Are accumulators thread-safe?

2.1k Views Asked by At

I'm using accumulators and wanted to know if these objects are thread-safe?

accumInt is a type of AccumulatorParam<Integer>.

// Current value accumInt -> 6
AccumulatorThread t1 = new AccumulatorThread();
t1.setAccum(accumInt); 
t1.setValueToAdd(5);

AccumulatorThread t2 = new AccumulatorThread();
t2.setAccum(accumInt);
t2.setValueToAdd(7);

new Thread(t1).start();
new Thread(t2).start();

System.out.println(accumInt.value()); // 11 or 13 or 18

AccumlatorThread class:

class AccumulatorThread implements Runnable {
    Accumulator<Integer> accum;
    Integer              valueToAdd;

    public Integer getValueToAdd() {
        return valueToAdd;
    }


    public void setValueToAdd(Integer valueToAdd) {
        this.valueToAdd = valueToAdd;
    }

    public Accumulator<Integer> getAccum() {
        return accum;
    }


    public void setAccum(Accumulator<Integer> accum) {
        this.accum = accum;
    }

    public void run() {
        System.out.println("Value to Add in Thread : "+valueToAdd);
        accum.add(valueToAdd);
    }
}

The behavior shows that it is not a thread safe. Am I missing something?

4

There are 4 best solutions below

0
On BEST ANSWER

OOC why are you both setting and reading the accumulator in the same program? Accumulators are generally added to by the worker threads and may only be read by the driver thread.

Worker1:   accumulator.add(increment)
Worker2:   accumulator.add(someOtherIncrement)

Driver:  println(accumulator.value)

Now you are asking about mulithreading for setting/reading values in different threads on the driver. To what purpose? In that case just use a local JVM AtomicInteger or AtomicLong.

Accumulators are variables that are only “added” to through an associative operation and can therefore be efficiently supported in parallel.

1
On

Accumulators are not thread-safe. Only SparkContext can be used in multiple threads.

2
On

To expand on the other two great answers from @javadba and @zsxwing.
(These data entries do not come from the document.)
`config.mk`:
```
export PLATFORM = sky130hd
export DESIGN_NAME = issue_queue
export DESIGN_NICKNAME = d
export VERILOG_FILES = /design/src/logic/core_pkg.sv /design/src/logic/issue_queue.sv
export SDC_FILE = /design/constraint.sdc
export NUM_CORES = 1
export LEC_CHECK = 0
export BUFFER_PORTS_ARGS = -buffer_cell sky130_fd_sc_hd__buf_2
export CAP_MARGIN = 25
export CORE_UTILIZATION = 54
export DETAILED_ROUTE_END_ITERATION = 10
export GPL_TIMING_DRIVEN = 1
export PLACE_DENSITY = 0.83
export SLEW_MARGIN = 25
export SYNTH_ARGS = -nofsm -noshare
export SYNTH_HDL_FRONTEND = slang
export SYNTH_SLANG_ARGS = --single-unit
```
`constraint.sdc`:
```
create_clock -name clk -period 4.3 [get_ports clk]
set_input_delay 0.215 -clock clk [delete_from_list [all_inputs] [get_ports clk]]
set_output_delay 0.215 -clock clk [all_outputs]
set_load 0.02 [all_outputs]
```
`src/logic/core_pkg.sv`:
```
// core sizes, alpha operate encodings, alu op codes, instruction word views
package core_pkg;

	// ====================
	// sizes
	localparam int XLEN       = 64;
	localparam int NUM_AREG   = 32;
	localparam int AREG_IDX_W = 5;
	localparam int NUM_PREG   = 64;
	localparam int PREG_IDX_W = 6;
	localparam logic [AREG_IDX_W-1:0] ZERO_REG = 5'd31; // r31, pinned to preg 0
	localparam int ROB_DEPTH  = 16;
	localparam int ROB_IDX_W  = 4;
	localparam int IQ_DEPTH   = 8;
	localparam int IQ_IDX_W   = 3;
	localparam int DQ_DEPTH   = 4; // = credits held by the source after reset
	localparam int DQ_IDX_W   = 2;

	// ====================
	// alpha major opcodes and function codes
	localparam logic [5:0] OPC_INTA  = 6'h10; // add, sub, compares
	localparam logic [5:0] OPC_INTL  = 6'h11; // logic
	localparam logic [5:0] OPC_INTS  = 6'h12; // shifts
	localparam logic [6:0] FN_ADDQ   = 7'h20;
	localparam logic [6:0] FN_SUBQ   = 7'h29;
	localparam logic [6:0] FN_CMPEQ  = 7'h2d;
	localparam logic [6:0] FN_CMPULT = 7'h1d;
	localparam logic [6:0] FN_AND    = 7'h00;
	localparam logic [6:0] FN_BIS    = 7'h20;
	localparam logic [6:0] FN_XOR    = 7'h40;
	localparam logic [6:0] FN_SLL    = 7'h39;
	localparam logic [6:0] FN_SRL    = 7'h34;

	// ====================
	// internal alu ops
	localparam int ALU_OP_W = 4;
	localparam logic [ALU_OP_W-1:0] ALU_NOP    = 4'd0; // illegal words, result 0
	localparam logic [ALU_OP_W-1:0] ALU_ADD    = 4'd1;
	localparam logic [ALU_OP_W-1:0] ALU_SUB    = 4'd2;
	localparam logic [ALU_OP_W-1:0] ALU_CMPEQ  = 4'd3;
	localparam logic [ALU_OP_W-1:0] ALU_CMPULT = 4'd4;
	localparam logic [ALU_OP_W-1:0] ALU_AND    = 4'd5;
	localparam logic [ALU_OP_W-1:0] ALU_BIS    = 4'd6;
	localparam logic [ALU_OP_W-1:0] ALU_XOR    = 4'd7;
	localparam logic [ALU_OP_W-1:0] ALU_SLL    = 4'd8;
	localparam logic [ALU_OP_W-1:0] ALU_SRL    = 4'd9;

	// operate word, bit 12 picks which view holds operand b
	typedef union packed {
		struct packed {
			logic [5:0] opcode;
			logic [4:0] ra;
			logic [4:0] rb;
			logic [2:0] sbz;    // unused in register form
			logic       is_lit;
			logic [6:0] func;
			logic [4:0] rc;
		} r;
		struct packed {
			logic [5:0] opcode;
			logic [4:0] ra;
			logic [7:0] lit;    // zero extended by the alu
			logic       is_lit;
			logic [6:0] func;
			logic [4:0] rc;
		} l;
	} inst_u;

endpackage

```
`src/logic/issue_queue.sv`:
```
// reservation entries, cdb wakeup and lowest-index ready select
`timescale 1ns/1ps

module issue_queue import core_pkg::*; (
	input  logic                  clk,
	input  logic                  rst_n_i,
	input  logic                  dispatch_en_i,
	input  logic [PREG_IDX_W-1:0] opa_tag_i,
	input  logic [PREG_IDX_W-1:0] opb_tag_i,
	input  logic                  opa_rdy_i,
	input  logic                  opb_rdy_i,
	input  logic [PREG_IDX_W-1:0] dest_tag_i,
	input  logic [ROB_IDX_W-1:0]  rob_idx_i,
	input  logic [ALU_OP_W-1:0]   alu_op_i,
	input  logic                  use_lit_i,
	input  logic [7:0]            lit_i,
	input  logic                  cdb_valid_i,
	input  logic [PREG_IDX_W-1:0] cdb_tag_i,
	output logic                  full_o,
	output logic                  iss_valid_o,
	output logic [PREG_IDX_W-1:0] iss_opa_tag_o,
	output logic [PREG_IDX_W-1:0] iss_opb_tag_o,
	output logic [PREG_IDX_W-1:0] iss_dest_tag_o,
	output logic [ROB_IDX_W-1:0]  iss_rob_idx_o,
	output logic [ALU_OP_W-1:0]   iss_alu_op_o,
	output logic                  iss_use_lit_o,
	output logic [7:0]            iss_lit_o
);

	logic [IQ_DEPTH-1:0]   ent_vld;
	logic [IQ_DEPTH-1:0]   ent_rdy_a;
	logic [IQ_DEPTH-1:0]   ent_rdy_b;
	logic [IQ_DEPTH-1:0]   ent_use_lit;
	logic [PREG_IDX_W-1:0] ent_opa  [IQ_DEPTH];
	logic [PREG_IDX_W-1:0] ent_opb  [IQ_DEPTH];
	logic [PREG_IDX_W-1:0] ent_dest [IQ_DEPTH];
	logic [ROB_IDX_W-1:0]  ent_rob  [IQ_DEPTH];
	logic [ALU_OP_W-1:0]   ent_op   [IQ_DEPTH];
	logic [7:0]            ent_lit  [IQ_DEPTH];
	logic [IQ_IDX_W-1:0]   free_idx;
	logic [IQ_IDX_W-1:0]   iss_idx;
	logic                  iss_hit;

	// ====================
	// select, scanned from the top so the lowest index wins
	always_comb begin
		free_idx = '0;
		iss_idx  = '0;
		iss_hit  = 1'b0;
		for (int i = IQ_DEPTH - 1; i >= 0; i--) begin
			if (!ent_vld[i]) free_idx = IQ_IDX_W'(i);
			// literal form waits on ra only
			if (ent_vld[i] && ent_rdy_a[i] && (ent_rdy_b[i] || ent_use_lit[i])) begin
				iss_idx = IQ_IDX_W'(i);
				iss_hit = 1'b1;
			end
		end
	end

	always_ff @(posedge clk or negedge rst_n_i) begin
		if (!rst_n_i) begin
			ent_vld   <= '0;
			ent_rdy_a <= '0;
			ent_rdy_b <= '0;
		end else begin
			for (int i = 0; i < IQ_DEPTH; i++) begin // wakeup at the edge
				if (cdb_valid_i && ent_opa[i] == cdb_tag_i) ent_rdy_a[i] <= 1'b1;
				if (cdb_valid_i && ent_opb[i] == cdb_tag_i) ent_rdy_b[i] <= 1'b1;
			end
			if (iss_hit) ent_vld[iss_idx] <= 1'b0;
			if (dispatch_en_i) begin // free slot, never the issuing one
				ent_vld[free_idx]   <= 1'b1;
				ent_rdy_a[free_idx] <= opa_rdy_i; // already cdb-forwarded
				ent_rdy_b[free_idx] <= opb_rdy_i;
			end
		end
	end

	always_ff @(posedge clk) begin
		if (dispatch_en_i) begin
			ent_opa[free_idx]     <= opa_tag_i;
			ent_opb[free_idx]     <= opb_tag_i;
			ent_dest[free_idx]    <= dest_tag_i;
			ent_rob[free_idx]     <= rob_idx_i;
			ent_op[free_idx]      <= alu_op_i;
			ent_use_lit[free_idx] <= use_lit_i;
			ent_lit[free_idx]     <= lit_i;
		end
	end

	assign full_o         = &ent_vld;
	assign iss_valid_o    = iss_hit;
	assign iss_opa_tag_o  = ent_opa[iss_idx];
	assign iss_opb_tag_o  = ent_opb[iss_idx];
	assign iss_dest_tag_o = ent_dest[iss_idx];
	assign iss_rob_idx_o  = ent_rob[iss_idx];
	assign iss_alu_op_o   = ent_op[iss_idx];
	assign iss_use_lit_o  = ent_use_lit[iss_idx];
	assign iss_lit_o      = ent_lit[iss_idx];

endmodule

```
==> flow_summary_export.csv <==
group,metric,value,unit
run_status,outcome,"completed",
floorplanning,start_util,0.553,
clock_tree,cts_max_level,1,
critical_path,path_buf_inv,2,
clock_tree,clockRootBuffer,"clkbuf_16",
floorplanning,dieHeight,155,um
clock_tree,clock_sinks,304,
global_routing,grt_pass1_vias,8201,
synth,synthCells,811,
synth,syn_area,0.0126,mm2
synth,synth_ff_type,"edfxtp_1",
timing,clock_skew,0.00684,ns
detailed_routing,ant_nets,0,
critical_path,end_kind,"output port",
detailed_routing,routed_wl,30100,um
synth,synth_area_leaders,"edfxtp_1 67%, dfrtp_1 4.8%, mux2i_1 3.4%",
final_layout,stdcell_count,1271,
timing,rsz0062_at_grt,"false",
synth,synth-edff-count,280,
clock_tree,cts_buffers,30,
floorplanning,dieArea,0.0239,mm2
timing,relSlewSlack,0.451,
timing,tns,0,ns
final_layout,finish.net_count,981,
synth,ys_seq_area_frac,0.715,
clock_tree,clk_path_buf_depth,3,
critical_path,required,4.09,ns
timing,finalHoldViolCount,0,
synth,netlist_top_cells_count,"280 x edfxtp_1, 52 x nand2_1, 48 x xnor2_1, 48 x xor2_1, 46 x a21oi_1",
critical_path,startpoint_type,"flip-flop",
detailed_routing,firstDrtPassIters,6,
detailed_routing,via_per_inst,6.29,
floorplanning,core-area,0.0228,mm2
timing,tightest_slew,0.817,ns
critical_path,critPathMaxStageDelay,0.62,ns
timing,min_period,3.65,ns
clock_tree,clk_pin_slew,0.06,ns
critical_path,cp_max_fo,17,
timing,timing.fmax,274,MHz
synth,avgSynthCellArea,15.5,um2
clock_tree,insertion_delay,0.55,ns
critical_path,arrival,3.43,ns
timing,final-max-slew-violation-count,0,
placed_design,dp.cells,1176,
placed_design,port_buffers,83,
detailed_routing,wl_per_cell,23.7,um
synth,async_reset_ff_frac,0.0789,
placed_design,dp_hpwl,18200,um
placed_design,globalplace.congestion,0.909,
synth,yosysMostFrequentCell,"edfxtp_1",
detailed_routing,drt_iter0_markers,937,
global_routing,antenna_found_initial,0,
critical_path,worstSetupPathType,"reg2out",
floorplanning,num_rows,55,
floorplanning,ios,84,
power_and_ir_drop,ir_drop,641,uV
detailed_routing,drc,0,
synth,synth.distinct_cells,43,
critical_path,crit_top_cell,"and4_4",
power_and_ir_drop,p_per_area,791,mW/mm2
clock_tree,cts_tree,"yes",
detailed_routing,vias,7997,
synth,synth_top_cell_by_area,"edfxtp_1",
global_routing,grt_overflow,0,
critical_path,crit_chain,"o211ai_1 -> and4_4 -> and4_4 -> and2_1 -> buf_4 -> a222oi_1 -> nand2_1 -> buf_2",
global_routing,grt_util_all_layers,0.256,
power_and_ir_drop,power.leakage,5.22,nW
floorplanning,die_w,155,um
job,cap_violations,0,
critical_path,cp_slowest_cell,"and2_1",
final_layout,drive_gt1_frac,0.176,
global_routing,grt_max_degree,42,
timing,finalCritPeriodShare,0.849,
timing,holdWs,0.198,ns
synth,syn_nets,858,
clock_tree,cts_resized,0,
final_layout,diodes,0,
synth,synthDominantCellAreaShare,0.667,
timing,timing.final.setup_violations,0,
critical_path,path_delay_family,"simple AND/OR/NAND/NOR gates",
synth,ys_ff_latch,304,
global_routing,grt_pass1_wl,46600,um
final_layout,area_growth,18.0,%
synth,ys_warn_count,0,
worst_hold_path,hold_class,"in2async",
My understanding of Apache Spark is that they may or may not be thread-safe. It does not really matter. Since the driver is "far away" from its workers (they usually talk to each other over the network or at least between JVMs -- unless it's local mode) all updates to an accumulator arrive in messages that are processed one by one and therefore ensure single-threaded update to the accumulator.

0
On

Accumulators are not thread-safe, in fact they do not need to be thread-safe. For executors, accumulators are write only variables, they can be added by executors and they can be read by the driver. Driver makes use of DAGScheduler.updateAccumulators method to update values of accumulators after task is completed, and this method is called only from a thread that runs scheduling loop. At a time, only one task completion event is handled. That's why there is no need for accumulators to be thread-safe.